Dol Amroth was founded at the end of the Second Age, when, in the aftermath of the destruction of Numenor, the various colonies along the coast of Belfalast coalesced into more permanent settlements. Dol Amroth was the largest city in the lands south of the Elvish haven of Edhellond (third largest in Gondor after Minas Tirith and Pelargir). It was located on the southern shores of the Cobas Haven where the dark waters of the river Morthond flowed before entering the Bay of Belfalas proper.
The city had grown up around around the solitary hill of Amroth (as is obvious from the name “Dol” Amroth) in the early years of the Third Age. The hill (and thus the city itself) was given the name Dol Amroth in honor of the elf prince Amroth after his tragic death in the Bay of Belfalas in T.A. 1981.
Dol Amroth was a principality, and its line of princes governed from their castle which sat at the top of the great hill. Because the city was situated upon a peninsula, the narrow land bridge was easily defended. Thus, the bulk of the city’s defenses were devoted towards the sea. Great sea walls and the sea-ward tower of Tirith Aear were constructed to ensure no enemy could land forces by sea into the fertile lands south of the white mountains.
Many claim that the line of princes of Dol Amroth began with Galador (born, T.A. 2004, died, T.A. 2129), son of Imrazór the Númenórean, and the Elven-lady Mithrellas. Much was made of this elvish blood that started the line of princes of Dol Amroth. However, the line actually went back more than 2000 years before Galador, and it was not until Galador that the title “prince of Dol Amroth” was added to the line. There has been much confusion as to the exact date of the naming of the city as historians sometimes erroneously attributed the title “Lord of Dol Amroth” to prince Adrahil as early as 1944 (the time of the Wainrider invasions).

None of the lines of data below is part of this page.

Context: an optimization exercise on an open-source flow, tuned for small area. The choices shown serve that exercise and are no tape-out recipe. Only simulation tests tie the RTL to the original design; equivalence was not proved. Power is estimated from default activity; no workload was simulated.

--- flow/design.v ---
module ClockDivider100(clk, reset, clk100, tick);
	input clk;
	input reset;
	output reg clk100;
	output wire tick; 
	reg [27:0] counter;
	parameter dnew = 16;
	always @(posedge clk)
		begin
			if(reset)
				begin
					counter <= 28'd0;
					clk100 <= 1'b0;
				end
			else
				begin
					counter <= counter + 28'd1;
						if(counter>= (dnew-1))
							counter <= 28'd0;
							clk100 <= (counter<dnew/2)?1'b1:1'b0;
				end
		end
	assign tick = ~clk100 & ((counter<dnew/2)?1'b1:1'b0);
endmodule
module RockPaperScissorCases(Clock, reset, tick, state, fpgachoice, LEDn, choice, h0, h1, h2, h3 , h4, h5, ctn, score,wins,losses);
	input Clock;
	input reset;
	input tick;
	input [1:0] state;
	input [1:0] score;
	input [2:0] choice;
	input [7:0] ctn;
	input [7:0] fpgachoice;
	input [3:0] wins;
	input [3:0] losses;
	output wire [9:0] LEDn;
	output wire [7:0] h0;
	output wire [7:0] h1;
	output wire [7:0] h2;
	output wire [7:0] h3;
	output wire [7:0] h4;
	output wire [7:0] h5;
	reg [9:0] LED;
	reg [7:0] a0;
	reg [7:0] a1;
	reg [7:0] a2;
	reg [7:0] a3;
	reg [7:0] a4;
	reg [7:0] a5;
	always@ (posedge Clock)
		if(reset)
		begin
		LED <= 0;
		a0 <= 0;
		a1 <= 0;
		a2 <= 0;
		a3 <= 0;
		a4 <= 0;
		a5 <= 0;
		end
		else if(tick)
		begin
		if(state == 0)
			begin
				LED[9:0] <= 10'b0000000000;
				a1 <= 64;
				a3<=0;
				a4<=0;
				a5<=0;
				if(wins == 0)
				a2 <= 7'b0111111;
				if(wins == 1)
				a2 <= 7'b0000110;
				if(wins == 2)
				a2 <= 7'b1011011;
				if(wins == 3)
				a2 <= 7'b1001111;
				if(wins == 4)
				a2 <= 7'b1100110;
				if(wins == 5)
				a2 <= 7'b1101101;
				if(wins == 6)
				a2 <= 7'b1111101;
				if(wins == 7)
				a2<= 7'b0000111;
				if(wins == 8)
				a2 <= 7'b1111111;
				if(wins == 9)
				a2<= 7'b1101111;
				if(losses == 0)
				a0 <= 7'b0111111;
				if(losses == 1)
				a0 <= 7'b0000110;
				if(losses == 2)
				a0 <= 7'b1011011;
				if(losses == 3)
				a0 <= 7'b1001111;
				if(losses == 4)
				a0 <= 7'b1100110;
				if(losses == 5)
				a0 <= 7'b1101101;
				if(losses == 6)
				a0 <= 7'b1111101;
				if(losses == 7)
				a0<= 7'b0000111;
				if(losses == 8)
				a0 <= 7'b1111111;
				if(losses == 9)
				a0<= 7'b1101111;
			end
			else if(state == 1)
			begin
				LED[9:0] <= 10'b1000000000;
				if(fpgachoice<19) 
				begin
				a0 <= 57;
				a1 <= 57;
				a2 <= 63;
				a3 <= 49;
				a4 <= 0;
				a5 <= 0;
				end
				else if(fpgachoice<39) 
				begin
				a0 <= 49;
				a1 <= 121;
				a2 <= 115;
				a3 <= 119;
				a4 <= 115;
				a5 <= 0;
				end
				else if(fpgachoice<59) 
				begin
				a0 <= 49;
				a1 <= 63;
				a2 <= 109;
				a3 <= 6;
				a4 <= 57;
				a5 <= 109;
				end
				else if(fpgachoice<79) 
				begin
				a0 <= 94;
				a1 <= 49;
				a2 <= 119;
				a3 <= 109;
				a4 <= 6;
				a5 <= 56;
				end
				else if(fpgachoice<99) 
				begin
				a0 <= 57;
				a1 <= 57;
				a2 <= 63;
				a3 <= 115;
				a4 <= 109;
				a5 <= 0;
				end
			end
			else if(state == 2)
			begin
			if(score == 1)
			begin
			if(ctn < 10)
			LED[9:0] <= 10'b1000000000;
			else if(ctn < 20)
			LED[9:0] <= 10'b0100000000;
			else if(ctn < 30)
			LED[9:0] <= 10'b0010000000;
			else if(ctn < 40)
			LED[9:0] <= 10'b0001000000;
			else if(ctn < 50)
			LED[9:0] <= 10'b0000100000;
			else if(ctn < 60)
			LED[9:0] <= 10'b0000010000;
			else if(ctn < 70)
			LED[9:0] <= 10'b0000001000;
			else if(ctn < 80)
			LED[9:0] <= 10'b0000000100;
			else if(ctn < 90)
			LED[9:0] <= 10'b0000000010;
			else if(ctn < 100)
			LED[9:0] <= 10'b0000000001;
			else if(ctn > 100)
			LED[9:0] <= 10'b1111111111;
			a0 <= 55;
			a1 <= 6;
			a2 <= 62;
			a3 <= 62;
			a4 <= 0;
			a5 <= 0;
			end
			else if(score == 2)
			begin
			a0 <= 121;
			a1 <= 6;
			a2 <= 78;
			a3 <= 0;
			a4 <= 0;
			a5 <= 0;
			end
			else
			begin
			a0 <= 109;
			a1 <= 109;
			a2 <= 63;
			a3 <= 6;
			a4 <= 0;
			a5 <= 0;
			LED[9:0] <= 0;
			end
			end
		end
		assign LEDn = LED;
		assign h0 = a0;
		assign h1 = a1;
		assign h2 = a2;
		assign h3 = a3;
		assign h4 = a4;
		assign h5 = a5;
endmodule
module RockPaperScissor(
	input 		          		MAX10_CLK1_50,
	input 		          		reset,
	output		     [7:0]		HEX0,
	output		     [7:0]		HEX1,
	output		     [7:0]		HEX2,
	output		     [7:0]		HEX3,
	output		     [7:0]		HEX4,
	output		     [7:0]		HEX5,
	input 		     [1:0]		KEY,
	output		     [9:0]		LEDR,
	input 		     [9:0]		SW
);
	wire OnOff = SW[0];
	wire R = SW[1];
	wire P = SW[2];
	wire S = SW[3];
	wire L = SW[4];
	wire Sp = SW[5];
	wire restart = ~KEY[1];
	wire clk = MAX10_CLK1_50;
	wire clk100HZ;
	wire tick100HZ;
	wire [9:0] LED_N;
	wire [7:0] H0;
	wire [7:0] H1;
	wire [7:0] H2;
	wire [7:0] H3;
	wire [7:0] H4;
	wire [7:0] H5;
	reg [1:0] state_reg;
	reg [2:0] choice;
	reg [7:0] counter;
	reg [7:0] fpgachoice;
	reg [8:0] delay;
	reg [1:0] score;
	reg [3:0] wins;
	reg [3:0] losses;
	parameter idle = 2'b00;
	parameter pick = 2'b01;
	parameter result = 2'b10;
	parameter display = 2'b11;
	always@(posedge clk)
		if(reset)
		fpgachoice <= 0;
		else if(tick100HZ)
		begin
		fpgachoice <= fpgachoice + 1;
		if(fpgachoice == 99)
		fpgachoice <= 0;
		end
	always @(posedge clk)
		if(reset)
		begin
		state_reg <= idle;
		choice <= 0;
		counter <= 0;
		delay <= 0;
		score <= 0;
		wins <= 0;
		losses <= 0;
		end
		else if(tick100HZ)
		begin 
		if(restart)
		begin
		wins <= 0;
		losses <= 0;
		end
			case (state_reg) 
				idle:		if(OnOff & R)
								begin
								state_reg <= pick;
								choice <= 1;
								end
							else if(OnOff & P)
								begin
								state_reg <= pick;
								choice <= 2;
								end
							else if(OnOff & S)
								begin
								state_reg <= pick;
								choice <= 3;
								end
							else if(OnOff & L)
								begin
								state_reg <= pick;
								choice <= 4;
								end
							else if(OnOff & Sp)
								begin
								state_reg <= pick;
								choice <= 5;
								end
							else state_reg <= idle;
				pick:		if(OnOff & (fpgachoice > 0)) 
							begin
								state_reg <= display;
								if(choice == 1 & fpgachoice < 19) 
								begin
								score <= 2; 
								end
								else if(choice == 2 & fpgachoice < 19)  
								begin
								score <= 1;
								wins <= wins + 1; 
								end
								else if(choice == 3 & fpgachoice < 19) 
								begin
								score <= 3;
								losses <= losses + 1; 
								end
								else if(choice == 4 & fpgachoice < 19) 
								begin
								score <= 3;
								losses <= losses + 1;
								end
								else if(choice == 5 & fpgachoice < 19)
								begin
								score <= 1;
								wins <= wins +1;
								end
								else if(choice == 1 & fpgachoice < 39)
								begin
								score <= 1;
								losses<=losses+1;
								end
								else if(choice == 2 & fpgachoice < 39)
								begin
								score <= 2;
								end
								else if(choice == 3 & fpgachoice < 39)
								begin
								score <= 1;
								wins<=wins+1;
								end
								else if(choice == 4 & fpgachoice < 39)
								begin
								score <= 1;
								wins<=wins + 1;
								end
								else if(choice == 5 & fpgachoice < 39)
								begin
								score <= 3;
								losses<=losses+1;
								end
								else if(choice == 1 & fpgachoice < 59)
								begin
								score <= 1;
								wins<=wins+1;
								end
								else if(choice == 2 & fpgachoice < 59)
								begin
								score <= 3;
								losses<=losses+1;
								end
								else if(choice == 3 & fpgachoice < 59)
								begin
								score <= 2;
								end
								else if(choice == 4 & fpgachoice < 59)
								begin
								score <= 3;
								losses<=losses + 1;
								end
								else if(choice == 5 & fpgachoice < 59)
								begin
								score <= 1;
								wins<=wins+1;
								end
								else if(choice == 1 & fpgachoice < 79)
								begin
								score <= 1;
								wins<=wins+1;
								end
								else if(choice == 2 & fpgachoice < 79)
								begin
								score <= 3;
								losses<=losses+1;
								end
								else if(choice == 3 & fpgachoice < 79)
								begin
								score <= 1;
								wins<=wins+1;
								end
								else if(choice == 4 & fpgachoice < 79)
								begin
								score <= 2;
								end
								else if(choice == 5 & fpgachoice < 79)
								begin
								score <= 3;
								losses<=losses+1;
								end
								else if(choice == 1 & fpgachoice < 99)
								begin
								score <= 3;
								losses<=losses+1;
								end
								else if(choice == 2 & fpgachoice < 99)
								begin
								score <= 1;
								wins<=wins+1;
								end
								else if(choice == 3 & fpgachoice < 99)
								begin
								score <= 3;
								losses<=losses+1;
								end
								else if(choice == 4 & fpgachoice < 99)
								begin
								score <= 1;
								wins<=wins+1;
								end
								else if(choice == 5 & fpgachoice < 99)
								begin
								score <= 2;
								end
							end
							else								  state_reg <= pick;
				display: if(OnOff & (delay>200))
							begin
							state_reg <= result;
							delay <= 0; 
							end
							else
							begin
							state_reg <= display;
							delay <= delay +1; 
							end
				result:	if(!OnOff)
							begin
							score <= 0; 
							state_reg <= idle;
							end
							else					
							begin
							state_reg <= result;
							counter <= counter + 1;
							if(counter >120)
							counter <= 0; 
							end
				default:										state_reg <= idle;
			endcase
		end
	ClockDivider100 CLK_MUT(clk, reset, clk100HZ, tick100HZ);
	RockPaperScissorCases Cases_MUT(clk, reset, tick100HZ, state_reg, fpgachoice, LED_N, choice, H0, H1, H2, H3, H4, H5, counter, score, wins,losses);
	assign LEDR = LED_N;
	assign HEX0 = ~H0;
	assign HEX1 = ~H1;
	assign HEX2 = ~H2;
	assign HEX3 = ~H3;
	assign HEX4 = ~H4;
	assign HEX5 = ~H5;
endmodule
--- flow/run.sh ---
#!/bin/bash
# synth_recipe.tcl (not shown) runs the flow's synth.tcl, then flattens the netlist and writes it again
# the make line also repeats each setting of config.mk as NAME=value (left out here)
make -C /OpenROAD-flow-scripts/flow DESIGN_CONFIG=/design/flow/config.mk WORK_HOME=/design/flow/orfs CLKGATE_MAP_FILE= SYNTH_SCRIPT=/design/flow/synth_recipe.tcl finish
--- flow/config.mk ---
export PLATFORM = sky130hd
export DESIGN_NAME = RockPaperScissor
export DESIGN_NICKNAME = RockPaperScissor
export VERILOG_FILES = /design/flow/design.v
export SDC_FILE = /design/flow/constraint.sdc
export NUM_CORES = 4
export LEC_CHECK = 0
export CAP_MARGIN = 20
export CORE_MARGIN = 2
export CORE_UTILIZATION = 40
export PLACE_DENSITY = 0.6
export SLEW_MARGIN = 20
--- flow/constraint.sdc ---
create_clock -name core_clock -period 5.0 [get_ports {MAX10_CLK1_50}]
set_input_delay 1.0000 -clock core_clock [delete_from_list [all_inputs] [get_ports {MAX10_CLK1_50}]]
set_output_delay 1.0000 -clock core_clock [all_outputs]
set_load 0.01 [all_outputs]
==> run summary <==
-- cell usage in the layout (no fill, tap or decap), types with 7 or more instances in the layout --
cell / instances
sky130_fd_sc_hd__dfxtp_1: 115
sky130_fd_sc_hd__or3_1: 14
sky130_fd_sc_hd__o22ai_1: 8
sky130_fd_sc_hd__mux2i_1: 11
sky130_fd_sc_hd__o21ai_0: 39
sky130_fd_sc_hd__a21oi_1: 82
sky130_fd_sc_hd__o31ai_1: 10
sky130_fd_sc_hd__nor2_1: 95
sky130_fd_sc_hd__ha_1: 22
sky130_fd_sc_hd__nor2b_1: 7
sky130_fd_sc_hd__o21bai_1: 7
sky130_fd_sc_hd__xor2_1: 10
sky130_fd_sc_hd__nand2_1: 77
sky130_fd_sc_hd__inv_1: 64
sky130_fd_sc_hd__clkbuf_16: 17
sky130_fd_sc_hd__xnor2_1: 10
sky130_fd_sc_hd__nand3_1: 21
sky130_fd_sc_hd__conb_1: 31
sky130_fd_sc_hd__nor4_1: 9
sky130_fd_sc_hd__nand2b_1: 8
sky130_fd_sc_hd__nand4_1: 12
sky130_fd_sc_hd__clkdlybuf4s50_1: 58
sky130_fd_sc_hd__o211ai_1: 8
sky130_fd_sc_hd__buf_4: 9
sky130_fd_sc_hd__a211oi_1: 16
sky130_fd_sc_hd__a31oi_1: 15
sky130_fd_sc_hd__nor3_1: 36
-- power groups by stage --
stage               Combinational, mW  Sequential (mW)  Clock (mW)
global placement               0.0324            0.950           0
finish                         0.0327            0.930        1.20
detailed placement             0.0329            0.949           0
CTS                            0.0327            0.930        1.22
global route                   0.0367            0.930        1.26
floorplan                      0.0225            0.949           0
-- kinds of logic after synthesis --
family,count (synthesis),share of synthesized area (%)
AND/OR/NAND/NOR,310,22.71
AO/OA/AOI/OAI,244,24.58
buffers and inverters,132,8.423
flip-flops,115,35.38
adder cells (fa/ha/maj),22,4.231
XOR/XNOR,20,2.692
multiplexers,12,1.865
other,2,0.1154
-- worst max-delay path by stage --
stage	start	end	slack, ns	depth (start not counted)
detailed placement	CLK_MUT.counter[10]$_SDFF_PP0_	Cases_MUT.a0[3]$_SDFFE_PP0P_	1.74	8
global placement	CLK_MUT.counter[10]$_SDFF_PP0_	Cases_MUT.a0[3]$_SDFFE_PP0P_	1.75	8
finish	fpgachoice[0]$_SDFFE_PP0P_	losses[3]$_SDFFE_PP0P_	1.76	7
CTS	CLK_MUT.counter[10]$_SDFF_PP0_	Cases_MUT.a0[3]$_SDFFE_PP0P_	1.74	8
global route	CLK_MUT.counter[15]$_SDFF_PP0_	Cases_MUT.a0[3]$_SDFFE_PP0P_	1.49	8
floorplan	state_reg[1]$_SDFFE_PP0P_	Cases_MUT.LED[9]$_SDFFE_PP0P_	2.35	10
-- metrics by stage --
| stage | util, % | instances | hold slack, ns |
|---|---|---|---|
| global route | 49.29 | 1134 | 0.4619 |
| CTS | 49.29 | 1134 | 0.4520 |
| detailed placement | 45.64 | 1103 | 0.4462 |
| global placement | 45.60 | 1103 | 0.4420 |
| finish | 49.29 | 1134 | 0.4477 |
| floorplan | - | 886 | 0.4198 |
-- per-layer routing --
layer,global-route usage (%),part of all wire [%]
met5,0,0
met1,26.34,47
met2,31.15,46
met3,4.437,5.9
met4,5.495,1.1
-- cell type report --
cell class,count,area share (%)
well taps,216,3.452
clock buffers,22,6.056
repair buffers,68,8.341
inverters,65,3.116
multi-input cells,639,48.29
flip-flops and latches,115,29.40
clock inverters,9,1.342
==> run summary <==
Timing:
- The post-layout worst setup margin is 1.764 ns.
- The worst-case headroom to the max-slew limit is 30.12%.
- The number of hold violations in the final report is 0.
- The largest clock skew in the final design is 0.006022 ns.
- The highest clock rate is 309.1 MHz.
- The count of final max-slew check failures is 0.
- Setup repair after global routing left no endpoint under its margin.
- At the pin with the least slew margin, the transition time is 1.048 ns.
- The clock period minus final worst setup slack is 3.236 ns.
- Setup violations remaining at the end of the flow were counted as 0.
- The period utilization is 64.71%.
- The final-layout setup total negative slack is 0 ns.

Finish:
- In the final layout, the registers with the most flip-flops are CLK_MUT.counter x28, Cases_MUT.LED x10, delay x9.
- The fraction of final layout cells with drive strength greater than 1 is 5.773%.
- The total of fill cells in the finished design is 1,637.
- The post-route cell area is 7830 um^2.
- The number of flip-flops under the largest register name is 28.
- The number of antenna diodes in the final layout is 0.
- The largest register by flop count is CLK_MUT.counter.
- The net count of the finished layout is 942.
- The area taken by flip-flops and latches is 2302 um^2.
- The area growth from synthesis to layout is 20.35%.
- The multi-input combinational cell area is 3781 um^2.

Critical path:
- Among all stages on the critical path, the largest delay is contributed by sky130_fd_sc_hd__a311oi_1.
- Of all nets on the critical path, the largest fanout is 12.
- At the worst endpoint, the arrival time is 3.53 ns.
- For the worst setup path, the data required time is 5.30 ns.
- STA classifies the critical path endpoint as a flop.
- The critical path goes through ha_1 -> a211oi_1 -> o21ai_1 -> or3_1 -> a311oi_1 -> nor2_1 -> a311o_1.
- Measured in cells, the most critical reg-to-reg path has a length of 7.
- Counting both buffers and inverters, the worst setup path holds a total of 0.
- STA classifies the critical path startpoint as a flop.
- The family with the most delay on the worst path is compound AO/OA/AOI/OAI gates.
- The highest cell delay on the worst timing path is 0.73 ns.
- The startpoint identified for the worst register-to-register timing path is fpgachoice[0]$_SDFFE_PP0P_.
- The category of the critical setup timing path is flop to flop.
- The minimum setup slack among reg-to-reg paths is 1.76 ns.
- The critical register-to-register path endpoint is losses[3]$_SDFFE_PP0P_.

Place:
- Port buffering added 59 buffers.
- Routability-driven placement finished with a final weighted congestion of 0.9227.
- After detailed placement, the total cell area comes to 7251 um^2.
- Prior to clock tree synthesis, the placed netlist has a worst setup slack of 1.744 ns.
- Detailed placement ended at an HPWL of 11,720 um.

Global routing:
- Entering global routing, the biggest net connects 36 pins.
- The number of global-route vias before repair is 5,684.
- The first global-routing pass estimated 28,040 um of wire.
- Summed over all layers, the global routing overflow is 0.
- The number of antenna violations at the first check in global routing was 0.
- Global routing used 19.49% of the available tracks.

Clock tree:
- The setup fix buffers added after clock tree synthesis is 0.
- The cell chosen for the clock root is sky130_fd_sc_hd__clkbuf_16.
- Buffers inserted during clock tree synthesis total 17.
- At the later pin of the worst-skew pair, clock insertion delay measures 0.41 ns.
- The CTS sink count is 115.
- The H-tree was split into 4 levels.
- The longest clock path from root to sink contains 2 buffers.
- The number of resized instances in the post-cts repair step is 0.
- The clock tree from TritonCTS is built.
- After clock tree synthesis, the clock-pin slew on the worst setup and hold paths is 0.05 ns.
- The hold buffer count at cts is 0.

Synthesis:
- The mapped cell area is 6506 um^2.
- The number of enable-type register cells in the synthesized netlist is 0.
- The number of different library cells in the post-synthesis netlist is 70.
- The count of synthesis-stage warnings from yosys is 3.
- By count the netlist is led by sky130_fd_sc_hd__dfxtp_1 (115), sky130_fd_sc_hd__nor2_1 (95), sky130_fd_sc_hd__a21oi_1 (82).
- Synthesis inferred 115 register bits.
- The sequential share of the synthesized area is 35.38%.
- Synthesis produced 857 cells.
- The synthesized design devotes to its leading area cell type 35.38% of total area.
- For this run, asynchronously set or reset flops after synthesis account for 0%.
- In the post-synthesis netlist, the biggest area contributors are sky130_fd_sc_hd__dfxtp_1 (35%), sky130_fd_sc_hd__a21oi_1 (6.3%), sky130_fd_sc_hd__nor2_1 (5.5%), sky130_fd_sc_hd__nand2_1 (4.4%), sky130_fd_sc_hd__ha_1 (4.2%).
- The leading register cell type out of synthesis is sky130_fd_sc_hd__dfxtp_1.
- In the post-synthesis netlist, the cell with the most instances is sky130_fd_sc_hd__dfxtp_1.
- After synthesis, the mean cell area works out to 7.592 um^2.
- The biggest area contributor in the post-synthesis netlist is sky130_fd_sc_hd__dfxtp_1.

Worst hold path:
- In this run the most critical hold path is launched from CLK_MUT.counter[0]$_SDFF_PP0_.
- The hold path endpoint is CLK_MUT.counter[0]$_SDFF_PP0_.
- The hold path depth is 1.
- The path class of the tightest hold or removal check is flop to flop.

Power and ir drop:
- The net switching component of the power is 0.4561 mW.
- In this run the power density over the cells is 275.8 nW/um^2.
- In this run, flip-flops and latches consume 43.1% of the power.
- The analysis attributes to cell leakage a power of 2.786 nW.
- The clock group share of total power is 55.4%.
- In this run switching power makes up 21.12% of total power.
- Across the VDD grid, the largest voltage drop is 0.3035 mV.
- The proportion of power drawn by combinational gates is 1.5%.
- Power comes to 2.159 mW.
- The internal power of the cells totals 1.703 mW.

Drt:
- The detailed-router iteration count before antenna repair is 6.
- Summed over all layers, the routed wires come to 16,920 um.
- The first routing iteration left 342 violations.
- The number of nets with antenna violations after routing is 0.
- In the routed layout, each cell is associated on average with a via count of 5.456.
- The number of vias in the routed layout is 6,187.
- In the routed design, unresolved DRC markers number 0.
- The post-detailed-route wirelength per cell is 14.92 um.

Floorplanning:
- The die covers 17,300 um^2.
- The number of placement rows is 46.
- In this run the count of I/O pins placed on the die edge is 72.
- The starting density of the core is 40.96%.
- The die is 131.5 um wide.
- The die extent in y is 131.5 um.
- The area of the placeable core is 15,890 um^2.

Run:
- The max-cap check violation count is 0.

Run status:
- The flow ran to the end and the layout has no timing, DRC or antenna violations.

afterwards: timing with drivers on the ports:
Ports are ideal in the flow. The routed layout listed here was re-timed in OpenROAD. Step 1 (the two cells are an assumption about what drives the block):
set clk [get_ports {MAX10_CLK1_50}]
set_driving_cell -lib_cell sky130_fd_sc_hd__clkbuf_16 $clk
set_driving_cell -lib_cell sky130_fd_sc_hd__buf_2 [delete_from_list [all_inputs] $clk]
Step 2 moves the port delays by t, midway between the first and last clock arrival at a register: inputs arrive t later, outputs are due t later. That takes back most of the time a late clock gives input paths. Three values: ideal, step 1, step 2; two values: the first two.
shift t [ns]: 0.454
setup slack, ns: 1.764 / 1.764 / 1.742
worst setup path at the end: input to register
clock arrival spread, ns: 0.006 / 0.006
worst register clock-pin slew, ns: 0.06 / 0.06
After both steps setup and hold are still met in this run. The setup slack of this run moves by 0.000 ns with the drivers and by -0.022 ns with both steps.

Whatever their origins, the line of princes was well entrenched in the region through both marriage and blood by the time of the War of the Ring. And well it was, for without Prince Imrahil’s large company of highly trained swan knights (along with 700 men at arms), the city might well have fallen before King Theoden’s last ride could have reached the city. And in the aftermath of the War of the Ring the line of princes of Dol Amroth continued to govern the lands of Dor-en-ernil (the lands of the prince) as King Ellesar remembered well the courage of the soldiers from the shining city of Dol Amroth.